Layers on the How to Make AI Models track. A dense layer connects every input to every output. Convolution shares weights across space. Recurrent or attention layers handle sequences. Pick the layer that matches the structure you know exists.
This lesson assumes you already worked through Anatomy of a neural net.
The idea in practice
Do not use a giant dense layer on raw pixels if local patterns matter. Do not use convolution on a table of unrelated columns.
A concrete check
goal = {
'track': 'How to Make AI Models',
'lesson': 'Layers',
}
checks = [
'input available at decision time',
'score matches the real decision',
'failure case written down',
]
print(goal['lesson'])
for item in checks:
print('-', item)
Run the sketch locally if you have Python. The printout is a reminder of the checks, not a trained model. Replace the strings with the real inputs from your own example before you treat it as a design.
What usually goes wrong
Flattening an image and hoping a dense layer invents edges from little data. When this happens, stop adding parameters or tools. Fix the check, the data, or the permission, then run the same example again.
What to write down
- The input you are allowed to use at decision time.

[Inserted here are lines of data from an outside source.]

**config.mk**
```make
export PLATFORM = sky130hd
export DESIGN_NAME = periph_bus_flat
export DESIGN_NICKNAME = d
export VERILOG_FILES = /design/src/rtl/periph_bus_pkg.sv /design/src/rtl/periph_bus_if.sv /design/src/rtl/periph_bus_uart_tx.sv /design/src/rtl/periph_bus.sv /design/src/flat_wrapper.sv
export SDC_FILE = /design/constraint.sdc
export NUM_CORES = 1
export LEC_CHECK = 0
export CELL_PAD_IN_SITES_DETAIL_PLACEMENT = 1
export CELL_PAD_IN_SITES_GLOBAL_PLACEMENT = 1
export CORE_ASPECT_RATIO = 1.4
export CORE_UTILIZATION = 35
export CTS_BUF_LIST = sky130_fd_sc_hd__clkbuf_8
export CTS_CLUSTER_SIZE = 14
export DETAILED_ROUTE_END_ITERATION = 10
export GPL_TIMING_DRIVEN = 0
export MAX_ROUTING_LAYER = met4
export PLACE_DENSITY = 0.77
export SLEW_MARGIN = 20
export SYNTH_ARGS = -nofsm -noshare
export SYNTH_HDL_FRONTEND = slang
export SYNTH_HIERARCHICAL = 1
export SYNTH_SLANG_ARGS = --single-unit
```
**constraint.sdc**
```tcl
create_clock -name clk -period 3 [get_ports clk]
set_clock_uncertainty 0.2 [all_clocks]
set_input_delay 0.6 -clock clk [delete_from_list [all_inputs] [get_ports clk]]
set_output_delay 0.6 -clock clk [all_outputs]
set_load 0.01 [all_outputs]
```
**src/rtl/periph_bus_pkg.sv**
```systemverilog
// Shared definitions for the peripheral bus slice: register offsets, TCON bit
// positions and the UART transmitter state encoding.
package periph_bus_pkg;

    localparam logic [7:0] OFS_TH     = 8'h00;
    localparam logic [7:0] OFS_TL     = 8'h04;
    localparam logic [7:0] OFS_TCON   = 8'h08;
    localparam logic [7:0] OFS_LED    = 8'h0C;
    localparam logic [7:0] OFS_SWITCH = 8'h10;
    localparam logic [7:0] OFS_DIGI   = 8'h14;
    localparam logic [7:0] OFS_TXD    = 8'h18;
    localparam logic [7:0] OFS_UCON   = 8'h20;

    localparam int unsigned TCON_EN = 0;
    localparam int unsigned TCON_IE = 1;
    localparam int unsigned TCON_IS = 2;

    typedef enum logic [1:0] {
        StIdle,
        StStart,
        StData,
        StStop
    } uart_state_e;

endpackage

```
**src/rtl/periph_bus_if.sv**
```systemverilog
// Data-memory bus between the CPU MEM stage (master) and the peripheral responder (slave).
interface periph_bus_if;

    logic        MemRd;
    logic        MemWr;
    logic [31:0] addr;
    logic [31:0] wdata;
    logic [31:0] rdata;

    modport master (
        output MemRd,
        output MemWr,
        output addr,
        output wdata,
        input  rdata
    );

    modport slave (
        input  MemRd,
        input  MemWr,
        input  addr,
        input  wdata,
        output rdata
    );

endinterface

```
**src/rtl/periph_bus_uart_tx.sv**
```systemverilog
// 8N1 UART transmitter: a start pulse launches one frame; done pulses on the
// last cycle of the stop bit, the same edge the FSM returns to idle.
module periph_bus_uart_tx
    import periph_bus_pkg::*;
#(
    parameter int unsigned CLKS_PER_BIT = 5208
) (
    input  logic       clk,
    input  logic       reset,
    input  logic       start,
    input  logic [7:0] data,
    output logic       txd,
    output logic       busy,
    output logic       done
);

    localparam int unsigned CntW = (CLKS_PER_BIT > 1) ? $clog2(CLKS_PER_BIT) : 1;
    localparam logic [CntW-1:0] CntMax = CntW'(CLKS_PER_BIT - 1);

    uart_state_e     state_q, state_d;
    logic [CntW-1:0] cnt_q, cnt_d;
    logic [2:0]      idx_q, idx_d;
    logic [7:0]      shift_q, shift_d;
    logic            txd_q, txd_d;
    logic            bit_end;

    assign bit_end = (cnt_q == CntMax);

    always_comb begin
        state_d = state_q;
        cnt_d   = cnt_q;
        idx_d   = idx_q;
        shift_d = shift_q;
        done    = 1'b0;
        if (state_q != StIdle) begin
            cnt_d = bit_end ? '0 : cnt_q + 1'b1;
        end
        case (state_q)
            StIdle: begin
                if (start) begin
                    shift_d = data;
                    cnt_d   = '0;
                    idx_d   = '0;
                    state_d = StStart;
                end
            end
            StStart: begin
                if (bit_end) state_d = StData;
            end
            StData: begin
                if (bit_end) begin
                    shift_d = {1'b0, shift_q[7:1]};
                    idx_d   = idx_q + 3'd1;
                    if (idx_q == 3'd7) state_d = StStop;
                end
            end
            StStop: begin
                if (bit_end) begin
                    state_d = StIdle;
                    done    = 1'b1;
                end
            end
            default: state_d = StIdle;
        endcase
        // Line level is registered from the next state so txd is glitch-free.
        case (state_d)
            StStart: txd_d = 1'b0;
            StData:  txd_d = shift_d[0];
            default: txd_d = 1'b1;
        endcase
    end

    always_ff @(posedge clk) begin
        if (reset) begin
            state_q <= StIdle;
            cnt_q   <= '0;
            idx_q   <= '0;
            shift_q <= '0;
            txd_q   <= 1'b1;
        end else begin
            state_q <= state_d;
            cnt_q   <= cnt_d;
            idx_q   <= idx_d;
            shift_q <= shift_d;
            txd_q   <= txd_d;
        end
    end

    assign txd  = txd_q;
    assign busy = (state_q != StIdle);

endmodule

```
**src/rtl/periph_bus.sv**
```systemverilog
// Memory-mapped peripheral responder: reload timer with IRQ, LED/7-seg outputs,
// switch input and a UART transmitter behind a 256-byte register window.
module periph_bus
    import periph_bus_pkg::*;
#(
    parameter int unsigned CLKS_PER_BIT = 5208,
    parameter logic [31:0] BASE_ADDR    = 32'h4000_0000
) (
    input  logic         clk,
    input  logic         reset,
    periph_bus_if.slave  bus,
    input  logic [7:0]   switch,
    output logic [7:0]   led,
    output logic [11:0]  digi,
    output logic         irqout,
    output logic         txd
);

    logic [31:0] th_q, th_d, tl_q, tl_d;
    logic [2:0]  tcon_q, tcon_d;
    logic [7:0]  led_q, led_d;
    logic [11:0] digi_q, digi_d;
    logic        tx_done_q, tx_done_d;
    logic        hit, wr, rd, tx_start, tx_busy, tx_pulse;
    logic [7:0]  ofs;
    logic        unused_addr;

    assign hit         = (bus.addr[31:8] == BASE_ADDR[31:8]);
    assign ofs         = {bus.addr[7:2], 2'b00};
    assign wr          = bus.MemWr & hit;
    assign rd          = bus.MemRd & hit;
    assign unused_addr = ^bus.addr[1:0];

    // A TXD write while a frame is in flight is dropped entirely.
    assign tx_start = wr && (ofs == OFS_TXD) && !tx_busy;

    always_comb begin
        bus.rdata = 32'h0;
        if (rd) begin
            case (ofs)
                OFS_TH:     bus.rdata = th_q;
                OFS_TL:     bus.rdata = tl_q;
                OFS_TCON:   bus.rdata = {29'h0, tcon_q};
                OFS_LED:    bus.rdata = {24'h0, led_q};
                OFS_SWITCH: bus.rdata = {24'h0, switch};
                OFS_DIGI:   bus.rdata = {20'h0, digi_q};
                OFS_UCON:   bus.rdata = {30'h0, tx_done_q, tx_busy};
                default:    bus.rdata = 32'h0;
            endcase
        end
    end

    always_comb begin
        th_d      = th_q;
        tl_d      = tl_q;
        tcon_d    = tcon_q;
        led_d     = led_q;
        digi_d    = digi_q;
        tx_done_d = tx_done_q;
        if (tcon_q[TCON_EN]) begin
            if (tl_q == 32'hFFFF_FFFF) begin
                tl_d = th_q;
                if (tcon_q[TCON_IE]) tcon_d[TCON_IS] = 1'b1;
            end else begin
                tl_d = tl_q + 32'd1;
            end
        end
        // CPU writes come last so they override the timer's own updates.
        if (wr) begin
            case (ofs)
                OFS_TH:   th_d   = bus.wdata;
                OFS_TL:   tl_d   = bus.wdata;
                OFS_TCON: tcon_d = bus.wdata[2:0];
                OFS_LED:  led_d  = bus.wdata[7:0];
                OFS_DIGI: digi_d = bus.wdata[11:0];
                default:  ;
            endcase
        end
        if (rd && (ofs == OFS_UCON)) tx_done_d = 1'b0;
        if (tx_start)                tx_done_d = 1'b0;
        if (tx_pulse)                tx_done_d = 1'b1;
    end

    always_ff @(posedge clk) begin
        if (reset) begin
            th_q      <= '0;
            tl_q      <= '0;
            tcon_q    <= '0;
            led_q     <= '0;
            digi_q    <= '0;
            tx_done_q <= 1'b0;
        end else begin
            th_q      <= th_d;
            tl_q      <= tl_d;
            tcon_q    <= tcon_d;
            led_q     <= led_d;
            digi_q    <= digi_d;
            tx_done_q <= tx_done_d;
        end
    end

    periph_bus_uart_tx #(
        .CLKS_PER_BIT(CLKS_PER_BIT)
    ) u_uart_tx (
        .clk  (clk),
        .reset(reset),
        .start(tx_start),
        .data (bus.wdata[7:0]),
        .txd  (txd),
        .busy (tx_busy),
        .done (tx_pulse)
    );

    assign led    = led_q;
    assign digi   = digi_q;
    assign irqout = tcon_q[TCON_IE] & tcon_q[TCON_IS];

endmodule
```
**src/flat_wrapper.sv**
```systemverilog
// flat-port wrapper written by rule: the top's interface ports become plain ports
module periph_bus_flat import periph_bus_pkg::*;
#(
    parameter int unsigned CLKS_PER_BIT = 5208,
    parameter logic [31:0] BASE_ADDR    = 32'h4000_0000
)
  (clk, reset, switch, led, digi, irqout, txd, bus_MemRd, bus_MemWr, bus_addr, bus_wdata, bus_rdata);
  periph_bus_if bus_i ();
  input  logic clk;
  input  logic reset;
  input  logic [7:0] switch;
  output logic [7:0] led;
  output logic [11:0] digi;
  output logic irqout;
  output logic txd;
  input wire logic [$bits(bus_i.MemRd)-1:0] bus_MemRd;
  input wire logic [$bits(bus_i.MemWr)-1:0] bus_MemWr;
  input wire logic [$bits(bus_i.addr)-1:0] bus_addr;
  input wire logic [$bits(bus_i.wdata)-1:0] bus_wdata;
  output wire logic [$bits(bus_i.rdata)-1:0] bus_rdata;
  assign bus_i.MemRd = bus_MemRd;
  assign bus_i.MemWr = bus_MemWr;
  assign bus_i.addr = bus_addr;
  assign bus_i.wdata = bus_wdata;
  assign bus_rdata = bus_i.rdata;
  periph_bus #(.CLKS_PER_BIT(CLKS_PER_BIT), .BASE_ADDR(BASE_ADDR)) u_core (.clk(clk), .reset(reset), .bus(bus_i), .switch(switch), .led(led), .digi(digi), .irqout(irqout), .txd(txd));
endmodule
```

- The output and the score or pass rule.
- One failure you will test on purpose.
- What you will not claim the system can do.
Practice
Choose dense or convolution for three datasets and say why.
Self-check
- Say Layers in one sentence that mentions an input and an output.
- Name the failure mode in this lesson and the check that would catch it.
Done when: you can explain this lesson without the page open, and you have a written failure case.